Sudah beberapa hari ini negeri kita sibuk dengan wacana new normal. Berbagai lini masa dihiasi dengan berita, opini dan diskusi tentang new normal life. Ada yang menyambutnya dengan penuh antusiasme sebagai pencerahan, tetapi ada juga yang nyinyir, acuh tak acuh, meragukan bahkan terkesan meremehkannya atau yang penting asal beda pendapat karena oposisi.

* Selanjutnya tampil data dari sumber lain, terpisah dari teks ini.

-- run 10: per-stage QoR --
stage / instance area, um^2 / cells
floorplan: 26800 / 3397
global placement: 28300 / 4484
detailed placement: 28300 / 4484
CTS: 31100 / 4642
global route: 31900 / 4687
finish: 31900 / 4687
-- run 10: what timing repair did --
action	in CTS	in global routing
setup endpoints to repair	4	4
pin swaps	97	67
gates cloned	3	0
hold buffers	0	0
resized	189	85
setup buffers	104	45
## run A
==> flow/design.v (excerpt) <==
module AXI_LITE_PROJ #(
    parameter   ADDRESS     =   32,
    parameter   DATA_WIDTH  =   32
)
(
    input                   clk,
    input                   reset_n,
    input      [31:0]       C_ADRR,
    input      [31:0]       C_DATA,
    input                   C_VALID,
    input                   C_VALID_R,
    input      [31:0]       C_ADRR_R,
    output     [31:0]       C_DATA_READ,
    input      [3:0 ]       C_STRB,
    output reg              READY_S
);
 wire                       S_AWREADY;
 wire                       M_AWVALID;
 wire          [31: 0]      M_AWADDR;
 wire                       S_WREADY;
 wire                       M_WVALID;
 wire          [31: 0]      M_WDATA;
 wire                       S_BVALID;
 wire          [1 : 0]      S_BRESP;
 wire                       M_BREADY;
 wire                       S_ARREADY;
 wire                       M_ARVALID;
  ...
Size: ~4000 cells after synthesis, ~710 flip-flops.
Settings: LEC_CHECK=0, CAP_MARGIN=20, CORE_MARGIN=7, CORE_UTILIZATION=40, CTS_CLUSTER_SIZE=69, MAX_ROUTING_LAYER=met4, PLACE_DENSITY=0.6, SLEW_MARGIN=20; clock period 10.0 ns.
run.sh (not shown) runs the stock make flow with config.mk's settings and CLKGATE_MAP_FILE=.
Run A has completed all stages; timing, DRC and antenna checks passed.
#### Input delta (run B over run A)
- CORE_UTILIZATION changed from 40 to 34
- CORE_ASPECT_RATIO newly set to 1.03
- SETUP_SLACK_MARGIN newly set to 0.58
- PLACE_DENSITY removed (was 0.6)
- CTS_CLUSTER_SIZE removed (was 69)
- MAX_ROUTING_LAYER removed (was met4)
- MIN_ROUTING_LAYER newly set to met1
- CTS_CLUSTER_DIAMETER newly set to 155
- ABC_AREA newly set to 0
- TNS_END_PERCENT newly set to 5
- GPL_ROUTABILITY_DRIVEN newly set to 0
- CELL_PAD_IN_SITES_GLOBAL_PLACEMENT newly set to 2
- the clock period (ns, I/O delays scaled along) changed from 10.0 to 7.87
--- outcome ---
Compared run B vs run A, and length of routed met3 wiring is down in run B.
Relative to run A, ratio of total power to cell area increased by 41 mW/mm^2 in run B.
Clock-buffer cell count in run B is 10 above run A.
From run B to run A, number of hold buffers added after CTS did not move at all.
Going from run A to run B, number of cells on the critical path saw an increase, area of all placed cells without fillers saw an increase, setup slack saw a decrease, chip height saw an increase.
diff inputs: run B => run C
- a change of CORE_UTILIZATION from 34 to 66
- a deleted CORE_ASPECT_RATIO that had been 1.03
- a deleted MIN_ROUTING_LAYER that had been met1
- a deleted ABC_AREA that had been 0
- a change of CORE_MARGIN from 7 to 2
- a deleted CELL_PAD_IN_SITES_GLOBAL_PLACEMENT that had been 2
- a deleted GPL_ROUTABILITY_DRIVEN that had been 0
- a change of SETUP_SLACK_MARGIN from 0.58 to -0.08
- a deleted TNS_END_PERCENT that had been 5
- an added CTS_CLUSTER_SIZE of 51
- a deleted CTS_CLUSTER_DIAMETER that had been 155
- a change of the clock period (ns, I/O delays scaled along) from 7.87 to 6.62
Findings:
The layout from run C, despite a flow that completed every stage, fails the layout checks, with the failing checks listed as setup timing.
Run B → run C: non-clock buffering overhead in the final layout decreased by 0.72 points relative to the old numbers; remaining global-route overflow about even; number of nets in the layout -1.2%; layout overhead on the synthesized area went down.
In the reports for run C and run B, the smaller clock power belongs to run B.
Run B → run C: cell depth of the worst setup path went down 1; total die area -0.073 mm^2; maximum cell stage delay along the critical path fell by 0.13 ns; number of enable flip-flop cells stayed essentially flat; minimum setup slack after placement saw a decrease.
Run B -> run C: final area decreased by a few percent
The following lists how run D was set up differently from run C:
- CAP_MARGIN now 40, was 20
- ABC_AREA now 1, previously not set
- CTS_CLUSTER_DIAMETER now 68, previously not set
- CORE_ASPECT_RATIO now 0.93, previously not set
- TNS_END_PERCENT now 85, previously not set
- GPL_ROUTABILITY_DRIVEN now 1, previously not set
- CORE_MARGIN now 5, was 2
- GPL_TIMING_DRIVEN now 0, previously not set
- SETUP_SLACK_MARGIN now 0.2, was -0.08
- MAX_ROUTING_LAYER now met5, previously not set
- CTS_CLUSTER_SIZE now 69, was 51
- SLEW_MARGIN now 30, was 20
- PLACE_DENSITY_LB_ADDON now 0.18, previously not set
- CORE_UTILIZATION now 64, was 66
- CELL_PAD_IN_SITES_GLOBAL_PLACEMENT now 2, previously not set
- the clock period (ns, I/O delays scaled along) now 10.0, was 6.62
Findings:
Flow for run D halted at global placement without I/O (3_1_place_gp_skip_io), error code FLW-0024. The area share of xor/xnor cells in the synthesized design on run D is in line with that on run C. Comparing run D and run C, the lower starting utilization of the core area was measured on run D. Run D vs run C: post-synthesis sequential area ratio down in run D. Of run D and run C, it is run D that has the lower share of synthesized area spent on multiplexers. Delta (run D minus run C): tally of unique sky130hd cells used after synthesis fell 41%, synthesized area rose 0.0043 mm^2, row count rose 2.1%. Die size: run D and run C compared, lower one is run C. Compared with run C, run D shows summed standard-cell area reported by yosys higher by 9.6%.
Power is estimated from default activity; no workload was simulated.
Design kmer_hash_top, start of the top module:
module kmer_hash_top(
    input  logic        clk_out,
    input  logic        reset,         
    input  logic        in_valid,
    input  logic [7:0]  in_char,
    output logic        in_ready,
    output logic        out_valid,
    output logic [63:0] out_hash,
    output logic [5:0]  out_ldz,
    output logic [31:0] out_sum
);
    logic [247:0] data;
    logic [4:0]   count;
    logic         busy;
    logic         start;
    logic [61:0]  coded_kmer;  logic coded_ready;
    logic [61:0]  k_canon;     logic canon_ready;
    logic [63:0]  hash_result; logic hash_ready;
    logic [5:0]   ldz;         logic ldz_ready;
    logic [31:0]  sum_ldz;
    assign in_ready = ~busy;
    always_ff @(posedge clk_out) begin
        if(reset==0) begin
            data<=0;
            count<=0;
            busy<=0;
            start<=0;
        end
        else begin
            start<=0;
            if(in_valid && !busy) begin
                if(in_char==8'b0) begin
                    data<=0;
                    count<=0;
                end
                else begin
                    data[247:8]<=data[239:0];
                    data[7:0]<=in_char;
                    if(count>=30) begin
                        count<=31;
                        start<=1;
                        busy<=1;
                    end
                    else begin
                        count<=count+1;
                    end
                end
            end
            else if(hash_ready) begin
                busy<=0;
            end
        end
    end
    encode_fsm f1(.data(data), .clk_out(clk_out), .reset(reset), .start(start),
                  .coded_kmer(coded_kmer), .coded_ready(coded_ready));
    canonic_fsm f2(.clk_out(clk_out), .reset(reset), .coded_ready(coded_ready),
                   .coded_kmer(coded_kmer), .k_canon(k_canon), .canon_ready(canon_ready));
    k_canon_to_hash_result_velocidad_3pasos f3(.clk_out(clk_out), .reset(reset),
                   .canon_ready(canon_ready), .k_canon(k_canon),
                   .hash_result(hash_result), .hash_ready(hash_ready));
    ldz_position f4(.reset(reset), .clk_out(clk_out), .hash_ready(hash_ready),
  ...
clock: 7.5 ns
lec_check: 0
cap_margin: 20
cell_pad_in_sites_detail_placement: 2
core_margin: 2
core_utilization: 40
min_routing_layer: met2
place_density_lb_addon: 0.22
slew_margin: 20
tns_end_percent: 50
run.sh (not shown) runs the stock make flow with config.mk's settings and CLKGATE_MAP_FILE=.
Rerun with:
- CELL_PAD_IN_SITES_DETAIL_PLACEMENT: 2 -> unset
- MIN_ROUTING_LAYER: met2 -> unset
- PLACE_DENSITY_LB_ADDON: 0.22 -> unset
- SETUP_SLACK_MARGIN: unset -> 0.36
- TNS_END_PERCENT: 50 -> unset
- clock period: 7.5 -> 7.24 ns (I/O delays scaled with it)
What happened:
- The new run finished clean
- cell area is about the same
- worst hold slack got worse by 5.9 ps
- routed wire length decreases by a quarter to a third
- area after synthesis is unchanged
- via count decreases by a quarter to a third
- total power increases slightly
- cell count decreases slightly
- clock skew increases by 22 ps
- die size stays the same
- sequential power increases by a few percent
- critical path depth increases by 2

Pandemi Covid-19 tidak diketahui kapan akan berakhir. Para ahli pun sulit memprediksinya. Bisa jadi, kita akan hidup dengan pandemi ini sampai waktu yang cukup lama karena sampai saat ini belum ada tanda-tanda pasti penanggulangan atau penghentiannya. Semua pihak terkesan gamang dan bingung menghadapinya. Seolah-olah kita berjalan di dalam kegelapan. Dalam situasi seperti ini lalu muncul ingatan, “lebih baik menyalakan lilin kecil, daripada mengutuk kegelapan.” Tampaknya lilin kecil itu adalah new normal life. The new normal life adalah peristiwa iman!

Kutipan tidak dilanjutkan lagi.